From the very first line down to the line containing "export ABC_AREA = 0", write out the material exactly as it appears, and no more.

::::::::

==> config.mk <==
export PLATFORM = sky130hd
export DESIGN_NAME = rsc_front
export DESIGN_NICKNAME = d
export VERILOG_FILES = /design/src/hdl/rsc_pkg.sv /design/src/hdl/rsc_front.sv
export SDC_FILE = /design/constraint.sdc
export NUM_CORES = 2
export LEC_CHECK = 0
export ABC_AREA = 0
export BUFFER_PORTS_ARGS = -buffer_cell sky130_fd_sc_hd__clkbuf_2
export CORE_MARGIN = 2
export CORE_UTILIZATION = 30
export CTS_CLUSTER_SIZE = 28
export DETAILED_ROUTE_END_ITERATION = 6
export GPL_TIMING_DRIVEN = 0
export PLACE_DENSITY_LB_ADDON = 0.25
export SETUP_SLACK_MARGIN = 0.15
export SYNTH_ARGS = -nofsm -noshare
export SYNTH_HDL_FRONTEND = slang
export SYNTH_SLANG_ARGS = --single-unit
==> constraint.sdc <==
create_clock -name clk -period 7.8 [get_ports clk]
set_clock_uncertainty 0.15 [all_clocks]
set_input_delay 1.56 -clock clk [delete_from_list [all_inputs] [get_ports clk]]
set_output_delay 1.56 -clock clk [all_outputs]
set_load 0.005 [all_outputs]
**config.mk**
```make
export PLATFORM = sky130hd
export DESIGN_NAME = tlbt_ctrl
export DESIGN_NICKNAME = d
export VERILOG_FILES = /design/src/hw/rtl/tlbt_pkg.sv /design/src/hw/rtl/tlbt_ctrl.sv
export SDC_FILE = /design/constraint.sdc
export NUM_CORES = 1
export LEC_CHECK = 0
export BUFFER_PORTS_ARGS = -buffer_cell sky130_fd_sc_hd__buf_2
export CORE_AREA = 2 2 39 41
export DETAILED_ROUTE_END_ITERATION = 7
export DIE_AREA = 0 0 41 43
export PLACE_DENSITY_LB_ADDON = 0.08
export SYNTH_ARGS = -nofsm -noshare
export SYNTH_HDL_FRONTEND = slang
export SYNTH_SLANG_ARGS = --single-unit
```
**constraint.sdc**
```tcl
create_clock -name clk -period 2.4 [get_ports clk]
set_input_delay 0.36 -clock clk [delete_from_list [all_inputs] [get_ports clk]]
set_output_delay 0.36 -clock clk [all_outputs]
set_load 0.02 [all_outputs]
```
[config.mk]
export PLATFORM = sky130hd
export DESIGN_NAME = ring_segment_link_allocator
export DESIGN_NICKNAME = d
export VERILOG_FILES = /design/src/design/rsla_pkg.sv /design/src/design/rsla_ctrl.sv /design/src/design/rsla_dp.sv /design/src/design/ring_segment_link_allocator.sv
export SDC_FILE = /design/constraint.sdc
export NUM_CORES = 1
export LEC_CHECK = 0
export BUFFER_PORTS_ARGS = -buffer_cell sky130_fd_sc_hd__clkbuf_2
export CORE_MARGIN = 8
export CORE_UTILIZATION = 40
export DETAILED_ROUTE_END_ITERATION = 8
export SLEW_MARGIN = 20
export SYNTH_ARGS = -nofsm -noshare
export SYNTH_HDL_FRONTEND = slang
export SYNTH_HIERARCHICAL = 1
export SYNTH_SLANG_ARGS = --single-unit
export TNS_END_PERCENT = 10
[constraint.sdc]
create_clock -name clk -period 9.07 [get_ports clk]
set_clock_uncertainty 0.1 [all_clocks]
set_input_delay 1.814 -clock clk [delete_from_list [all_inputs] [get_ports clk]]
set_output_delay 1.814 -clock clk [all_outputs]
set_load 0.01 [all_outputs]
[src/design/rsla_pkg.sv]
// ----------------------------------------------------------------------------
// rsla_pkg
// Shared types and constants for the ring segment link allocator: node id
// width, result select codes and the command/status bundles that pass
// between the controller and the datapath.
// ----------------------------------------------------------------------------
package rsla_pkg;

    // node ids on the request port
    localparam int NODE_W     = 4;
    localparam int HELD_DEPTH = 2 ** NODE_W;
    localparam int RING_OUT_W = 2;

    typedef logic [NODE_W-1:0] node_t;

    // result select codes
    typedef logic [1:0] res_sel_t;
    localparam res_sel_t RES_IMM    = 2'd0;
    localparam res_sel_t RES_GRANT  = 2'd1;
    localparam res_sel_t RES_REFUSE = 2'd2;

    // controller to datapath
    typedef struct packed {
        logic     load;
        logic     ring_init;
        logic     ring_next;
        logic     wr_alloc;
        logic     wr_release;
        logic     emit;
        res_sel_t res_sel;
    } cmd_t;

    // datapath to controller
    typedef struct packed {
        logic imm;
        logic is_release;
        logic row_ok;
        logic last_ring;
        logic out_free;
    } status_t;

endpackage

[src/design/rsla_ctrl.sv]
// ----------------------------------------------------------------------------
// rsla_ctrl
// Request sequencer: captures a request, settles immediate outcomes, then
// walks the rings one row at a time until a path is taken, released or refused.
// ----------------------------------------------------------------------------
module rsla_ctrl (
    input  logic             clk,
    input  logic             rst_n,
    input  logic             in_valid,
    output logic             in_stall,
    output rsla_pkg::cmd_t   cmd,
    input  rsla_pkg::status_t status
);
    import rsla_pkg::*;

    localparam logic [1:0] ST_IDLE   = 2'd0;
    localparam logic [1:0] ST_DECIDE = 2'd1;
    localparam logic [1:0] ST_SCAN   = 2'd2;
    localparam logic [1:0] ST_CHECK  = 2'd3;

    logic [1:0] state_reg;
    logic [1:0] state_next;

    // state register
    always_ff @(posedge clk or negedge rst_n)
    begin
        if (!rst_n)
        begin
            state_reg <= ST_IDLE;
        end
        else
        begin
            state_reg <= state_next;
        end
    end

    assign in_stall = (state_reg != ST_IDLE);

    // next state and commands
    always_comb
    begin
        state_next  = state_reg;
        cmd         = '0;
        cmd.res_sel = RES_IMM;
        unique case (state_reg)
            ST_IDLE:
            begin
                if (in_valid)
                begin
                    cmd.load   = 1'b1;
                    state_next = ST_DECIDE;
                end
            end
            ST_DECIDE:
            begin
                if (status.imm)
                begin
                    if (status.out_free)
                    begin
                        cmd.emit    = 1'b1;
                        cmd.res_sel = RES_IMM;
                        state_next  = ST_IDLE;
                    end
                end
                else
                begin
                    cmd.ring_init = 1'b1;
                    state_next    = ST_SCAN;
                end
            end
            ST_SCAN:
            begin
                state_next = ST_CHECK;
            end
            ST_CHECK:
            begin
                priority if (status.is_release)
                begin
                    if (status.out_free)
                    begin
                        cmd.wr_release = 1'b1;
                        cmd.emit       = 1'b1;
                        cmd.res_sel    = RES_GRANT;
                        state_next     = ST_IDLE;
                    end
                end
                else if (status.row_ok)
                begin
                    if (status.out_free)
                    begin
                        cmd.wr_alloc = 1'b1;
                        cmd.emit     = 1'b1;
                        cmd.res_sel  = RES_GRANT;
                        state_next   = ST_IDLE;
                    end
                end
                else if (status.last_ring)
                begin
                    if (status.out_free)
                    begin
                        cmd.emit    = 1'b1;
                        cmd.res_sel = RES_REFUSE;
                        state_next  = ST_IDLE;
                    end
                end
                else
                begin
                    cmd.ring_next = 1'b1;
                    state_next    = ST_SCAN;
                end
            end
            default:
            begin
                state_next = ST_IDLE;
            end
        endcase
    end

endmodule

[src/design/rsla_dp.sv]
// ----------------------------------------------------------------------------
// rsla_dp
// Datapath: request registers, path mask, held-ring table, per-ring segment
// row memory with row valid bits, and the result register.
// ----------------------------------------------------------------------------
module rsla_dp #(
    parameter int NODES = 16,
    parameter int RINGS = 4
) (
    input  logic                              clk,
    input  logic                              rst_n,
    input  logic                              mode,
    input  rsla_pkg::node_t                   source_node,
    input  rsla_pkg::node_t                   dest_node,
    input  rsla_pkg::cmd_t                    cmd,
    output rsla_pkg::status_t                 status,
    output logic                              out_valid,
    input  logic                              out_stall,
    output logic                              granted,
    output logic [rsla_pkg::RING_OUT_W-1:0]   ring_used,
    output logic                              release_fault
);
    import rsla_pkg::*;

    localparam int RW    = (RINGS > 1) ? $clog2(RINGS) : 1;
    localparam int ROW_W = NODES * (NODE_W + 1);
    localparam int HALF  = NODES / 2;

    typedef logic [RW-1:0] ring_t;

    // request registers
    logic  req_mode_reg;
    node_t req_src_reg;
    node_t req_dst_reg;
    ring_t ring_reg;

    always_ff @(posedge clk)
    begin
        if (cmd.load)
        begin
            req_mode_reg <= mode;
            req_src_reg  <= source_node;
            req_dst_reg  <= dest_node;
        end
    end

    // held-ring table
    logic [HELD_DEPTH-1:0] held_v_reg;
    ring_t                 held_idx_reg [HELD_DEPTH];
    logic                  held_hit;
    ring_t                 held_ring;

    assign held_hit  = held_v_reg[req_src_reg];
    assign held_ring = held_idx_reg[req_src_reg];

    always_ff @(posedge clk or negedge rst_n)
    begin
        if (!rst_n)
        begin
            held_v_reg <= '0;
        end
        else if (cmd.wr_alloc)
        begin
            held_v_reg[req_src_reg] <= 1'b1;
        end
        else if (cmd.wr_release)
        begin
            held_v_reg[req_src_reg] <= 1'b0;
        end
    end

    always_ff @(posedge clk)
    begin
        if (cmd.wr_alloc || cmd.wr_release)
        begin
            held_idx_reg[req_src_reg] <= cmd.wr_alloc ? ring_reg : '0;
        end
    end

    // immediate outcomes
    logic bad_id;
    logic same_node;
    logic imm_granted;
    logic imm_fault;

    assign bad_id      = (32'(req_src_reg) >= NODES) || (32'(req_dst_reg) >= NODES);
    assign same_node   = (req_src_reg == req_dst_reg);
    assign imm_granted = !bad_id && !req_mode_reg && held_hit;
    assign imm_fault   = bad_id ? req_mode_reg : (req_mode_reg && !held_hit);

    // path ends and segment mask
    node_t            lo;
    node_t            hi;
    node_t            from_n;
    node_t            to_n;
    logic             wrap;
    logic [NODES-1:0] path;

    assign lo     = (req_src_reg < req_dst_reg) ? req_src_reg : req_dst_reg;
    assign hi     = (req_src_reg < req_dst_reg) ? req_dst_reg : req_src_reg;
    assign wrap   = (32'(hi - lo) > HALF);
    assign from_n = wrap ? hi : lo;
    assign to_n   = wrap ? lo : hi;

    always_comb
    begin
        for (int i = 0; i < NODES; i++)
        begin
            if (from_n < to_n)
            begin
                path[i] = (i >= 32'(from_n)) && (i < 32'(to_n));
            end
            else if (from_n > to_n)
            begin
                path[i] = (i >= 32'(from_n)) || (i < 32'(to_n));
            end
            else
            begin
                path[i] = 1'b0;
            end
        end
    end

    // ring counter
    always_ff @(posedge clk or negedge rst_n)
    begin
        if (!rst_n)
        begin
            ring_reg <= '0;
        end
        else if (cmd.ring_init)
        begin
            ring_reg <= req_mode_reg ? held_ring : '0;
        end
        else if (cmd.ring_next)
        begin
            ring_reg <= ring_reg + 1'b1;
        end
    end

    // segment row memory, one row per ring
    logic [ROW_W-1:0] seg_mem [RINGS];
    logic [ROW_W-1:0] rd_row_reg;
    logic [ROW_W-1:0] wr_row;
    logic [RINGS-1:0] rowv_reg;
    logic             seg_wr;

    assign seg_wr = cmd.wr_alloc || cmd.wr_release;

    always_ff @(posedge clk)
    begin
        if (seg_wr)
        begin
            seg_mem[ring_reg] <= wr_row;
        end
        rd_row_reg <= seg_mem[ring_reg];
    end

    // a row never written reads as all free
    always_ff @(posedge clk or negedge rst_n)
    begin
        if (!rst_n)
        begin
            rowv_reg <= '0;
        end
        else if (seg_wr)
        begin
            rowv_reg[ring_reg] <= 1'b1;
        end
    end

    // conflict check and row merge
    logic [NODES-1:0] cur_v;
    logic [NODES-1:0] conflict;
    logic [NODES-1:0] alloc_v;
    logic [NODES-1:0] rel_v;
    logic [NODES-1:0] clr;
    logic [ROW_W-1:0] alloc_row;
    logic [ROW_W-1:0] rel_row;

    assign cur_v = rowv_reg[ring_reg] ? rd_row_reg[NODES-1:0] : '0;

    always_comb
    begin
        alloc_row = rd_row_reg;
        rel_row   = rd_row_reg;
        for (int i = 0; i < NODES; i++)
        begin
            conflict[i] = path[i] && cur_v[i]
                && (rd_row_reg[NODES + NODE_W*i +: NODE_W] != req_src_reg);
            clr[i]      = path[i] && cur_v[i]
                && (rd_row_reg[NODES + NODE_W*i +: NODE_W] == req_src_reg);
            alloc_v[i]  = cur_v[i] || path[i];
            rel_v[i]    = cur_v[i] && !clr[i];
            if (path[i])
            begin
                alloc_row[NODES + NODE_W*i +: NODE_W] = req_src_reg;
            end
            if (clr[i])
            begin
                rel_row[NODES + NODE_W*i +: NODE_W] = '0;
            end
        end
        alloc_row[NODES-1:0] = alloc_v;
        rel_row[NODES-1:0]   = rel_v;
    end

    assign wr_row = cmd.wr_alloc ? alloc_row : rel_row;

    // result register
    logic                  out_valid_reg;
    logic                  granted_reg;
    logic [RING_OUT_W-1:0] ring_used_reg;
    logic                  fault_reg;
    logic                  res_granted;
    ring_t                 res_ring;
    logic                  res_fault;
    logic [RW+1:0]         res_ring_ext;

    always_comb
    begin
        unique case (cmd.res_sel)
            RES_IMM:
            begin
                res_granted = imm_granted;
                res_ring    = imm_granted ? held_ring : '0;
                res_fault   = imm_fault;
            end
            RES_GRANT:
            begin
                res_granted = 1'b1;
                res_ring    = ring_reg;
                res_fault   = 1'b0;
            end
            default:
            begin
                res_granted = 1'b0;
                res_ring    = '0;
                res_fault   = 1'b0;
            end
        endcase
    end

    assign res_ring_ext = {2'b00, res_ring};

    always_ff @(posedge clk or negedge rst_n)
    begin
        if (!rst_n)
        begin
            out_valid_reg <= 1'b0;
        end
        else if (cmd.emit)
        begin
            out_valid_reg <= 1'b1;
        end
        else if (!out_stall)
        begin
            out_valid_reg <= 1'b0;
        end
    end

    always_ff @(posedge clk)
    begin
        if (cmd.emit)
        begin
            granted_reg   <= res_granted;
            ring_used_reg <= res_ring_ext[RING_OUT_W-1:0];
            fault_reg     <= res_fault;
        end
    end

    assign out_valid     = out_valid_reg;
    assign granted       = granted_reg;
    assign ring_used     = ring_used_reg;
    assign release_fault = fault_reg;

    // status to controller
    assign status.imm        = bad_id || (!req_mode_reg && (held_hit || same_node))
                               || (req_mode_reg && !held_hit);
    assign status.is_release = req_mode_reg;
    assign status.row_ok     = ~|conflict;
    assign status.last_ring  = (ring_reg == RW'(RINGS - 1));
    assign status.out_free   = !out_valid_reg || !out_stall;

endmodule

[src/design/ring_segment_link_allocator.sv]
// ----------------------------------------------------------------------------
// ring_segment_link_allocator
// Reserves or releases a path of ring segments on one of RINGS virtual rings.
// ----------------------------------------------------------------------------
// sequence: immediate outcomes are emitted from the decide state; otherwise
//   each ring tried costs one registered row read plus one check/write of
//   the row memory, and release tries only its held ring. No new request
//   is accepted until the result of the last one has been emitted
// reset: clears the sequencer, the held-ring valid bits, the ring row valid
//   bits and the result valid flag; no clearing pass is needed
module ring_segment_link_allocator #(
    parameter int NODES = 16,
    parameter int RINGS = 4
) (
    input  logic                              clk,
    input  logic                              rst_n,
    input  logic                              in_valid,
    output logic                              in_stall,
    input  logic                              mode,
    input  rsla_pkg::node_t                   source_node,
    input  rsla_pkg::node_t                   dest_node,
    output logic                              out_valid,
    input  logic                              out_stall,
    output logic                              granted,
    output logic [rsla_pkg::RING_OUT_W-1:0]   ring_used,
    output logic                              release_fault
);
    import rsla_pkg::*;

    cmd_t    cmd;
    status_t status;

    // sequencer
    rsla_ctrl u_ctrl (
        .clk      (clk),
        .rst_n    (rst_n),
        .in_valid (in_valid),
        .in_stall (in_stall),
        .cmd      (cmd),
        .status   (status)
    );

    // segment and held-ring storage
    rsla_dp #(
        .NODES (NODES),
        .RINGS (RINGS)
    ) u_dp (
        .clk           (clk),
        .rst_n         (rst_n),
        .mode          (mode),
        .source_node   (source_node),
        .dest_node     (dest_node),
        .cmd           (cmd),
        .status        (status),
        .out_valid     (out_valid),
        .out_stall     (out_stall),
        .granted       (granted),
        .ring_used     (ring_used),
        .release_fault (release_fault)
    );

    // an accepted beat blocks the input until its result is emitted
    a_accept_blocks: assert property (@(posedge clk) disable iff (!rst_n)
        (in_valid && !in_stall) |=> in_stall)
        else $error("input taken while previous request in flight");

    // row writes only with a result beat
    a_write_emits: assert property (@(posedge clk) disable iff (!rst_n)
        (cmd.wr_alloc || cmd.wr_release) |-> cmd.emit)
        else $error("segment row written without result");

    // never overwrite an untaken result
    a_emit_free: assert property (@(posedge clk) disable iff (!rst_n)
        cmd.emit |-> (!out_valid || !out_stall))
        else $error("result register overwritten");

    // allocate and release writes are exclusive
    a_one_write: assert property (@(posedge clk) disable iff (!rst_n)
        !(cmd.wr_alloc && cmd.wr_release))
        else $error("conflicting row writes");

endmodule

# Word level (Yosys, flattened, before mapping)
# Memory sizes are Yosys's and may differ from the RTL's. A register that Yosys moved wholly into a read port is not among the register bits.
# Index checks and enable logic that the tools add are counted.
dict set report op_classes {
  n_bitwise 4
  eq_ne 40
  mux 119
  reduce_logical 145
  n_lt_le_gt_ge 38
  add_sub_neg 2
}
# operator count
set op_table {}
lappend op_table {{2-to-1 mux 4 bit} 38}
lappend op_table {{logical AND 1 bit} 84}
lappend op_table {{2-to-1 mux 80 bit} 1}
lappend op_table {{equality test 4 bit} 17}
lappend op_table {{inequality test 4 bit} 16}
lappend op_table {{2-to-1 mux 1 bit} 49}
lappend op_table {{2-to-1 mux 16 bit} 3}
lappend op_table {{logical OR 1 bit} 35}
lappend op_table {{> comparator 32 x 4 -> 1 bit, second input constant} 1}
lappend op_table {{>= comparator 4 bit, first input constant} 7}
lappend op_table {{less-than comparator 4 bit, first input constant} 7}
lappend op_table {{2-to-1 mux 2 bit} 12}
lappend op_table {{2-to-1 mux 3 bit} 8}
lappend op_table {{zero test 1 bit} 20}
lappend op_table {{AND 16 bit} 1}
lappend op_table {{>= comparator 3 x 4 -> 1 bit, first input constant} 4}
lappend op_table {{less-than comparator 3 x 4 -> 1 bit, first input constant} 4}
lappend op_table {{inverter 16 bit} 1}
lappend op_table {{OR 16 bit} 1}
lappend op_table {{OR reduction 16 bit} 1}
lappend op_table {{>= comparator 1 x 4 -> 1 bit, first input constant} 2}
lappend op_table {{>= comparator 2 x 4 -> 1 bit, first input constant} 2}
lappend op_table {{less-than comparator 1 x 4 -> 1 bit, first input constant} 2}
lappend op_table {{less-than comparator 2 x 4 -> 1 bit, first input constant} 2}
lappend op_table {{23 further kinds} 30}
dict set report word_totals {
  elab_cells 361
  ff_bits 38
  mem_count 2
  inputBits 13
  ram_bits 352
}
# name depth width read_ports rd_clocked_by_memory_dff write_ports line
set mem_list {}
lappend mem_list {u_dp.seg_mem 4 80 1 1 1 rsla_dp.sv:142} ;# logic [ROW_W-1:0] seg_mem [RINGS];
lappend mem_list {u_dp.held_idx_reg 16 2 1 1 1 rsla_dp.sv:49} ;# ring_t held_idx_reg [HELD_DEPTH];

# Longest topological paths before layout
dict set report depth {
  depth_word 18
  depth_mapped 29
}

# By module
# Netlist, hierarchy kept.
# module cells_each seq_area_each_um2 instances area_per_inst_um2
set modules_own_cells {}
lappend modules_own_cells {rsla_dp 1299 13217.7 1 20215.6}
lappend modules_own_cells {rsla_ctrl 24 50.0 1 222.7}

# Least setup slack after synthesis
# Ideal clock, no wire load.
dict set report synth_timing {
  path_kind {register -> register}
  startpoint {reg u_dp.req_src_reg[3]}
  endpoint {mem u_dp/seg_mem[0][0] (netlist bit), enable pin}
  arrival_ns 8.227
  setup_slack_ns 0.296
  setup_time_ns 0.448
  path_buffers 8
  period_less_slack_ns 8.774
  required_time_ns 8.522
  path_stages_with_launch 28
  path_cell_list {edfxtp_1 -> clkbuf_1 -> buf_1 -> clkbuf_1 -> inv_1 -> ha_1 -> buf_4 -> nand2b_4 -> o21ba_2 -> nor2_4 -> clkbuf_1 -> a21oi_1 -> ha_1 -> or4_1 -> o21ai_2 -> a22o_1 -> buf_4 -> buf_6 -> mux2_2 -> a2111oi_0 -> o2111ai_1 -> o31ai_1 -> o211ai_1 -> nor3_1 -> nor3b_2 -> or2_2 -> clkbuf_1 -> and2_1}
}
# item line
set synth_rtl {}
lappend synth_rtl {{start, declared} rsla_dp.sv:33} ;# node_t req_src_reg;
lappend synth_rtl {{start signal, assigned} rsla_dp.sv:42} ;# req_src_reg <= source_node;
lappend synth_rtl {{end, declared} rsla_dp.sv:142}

::::::::

Solution to the exercise:
==> config.mk <==
export PLATFORM = sky130hd
export DESIGN_NAME = rsc_front
export DESIGN_NICKNAME = d
export VERILOG_FILES = /design/src/hdl/rsc_pkg.sv /design/src/hdl/rsc_front.sv
export SDC_FILE = /design/constraint.sdc
export NUM_CORES = 2
export LEC_CHECK = 0
export ABC_AREA = 0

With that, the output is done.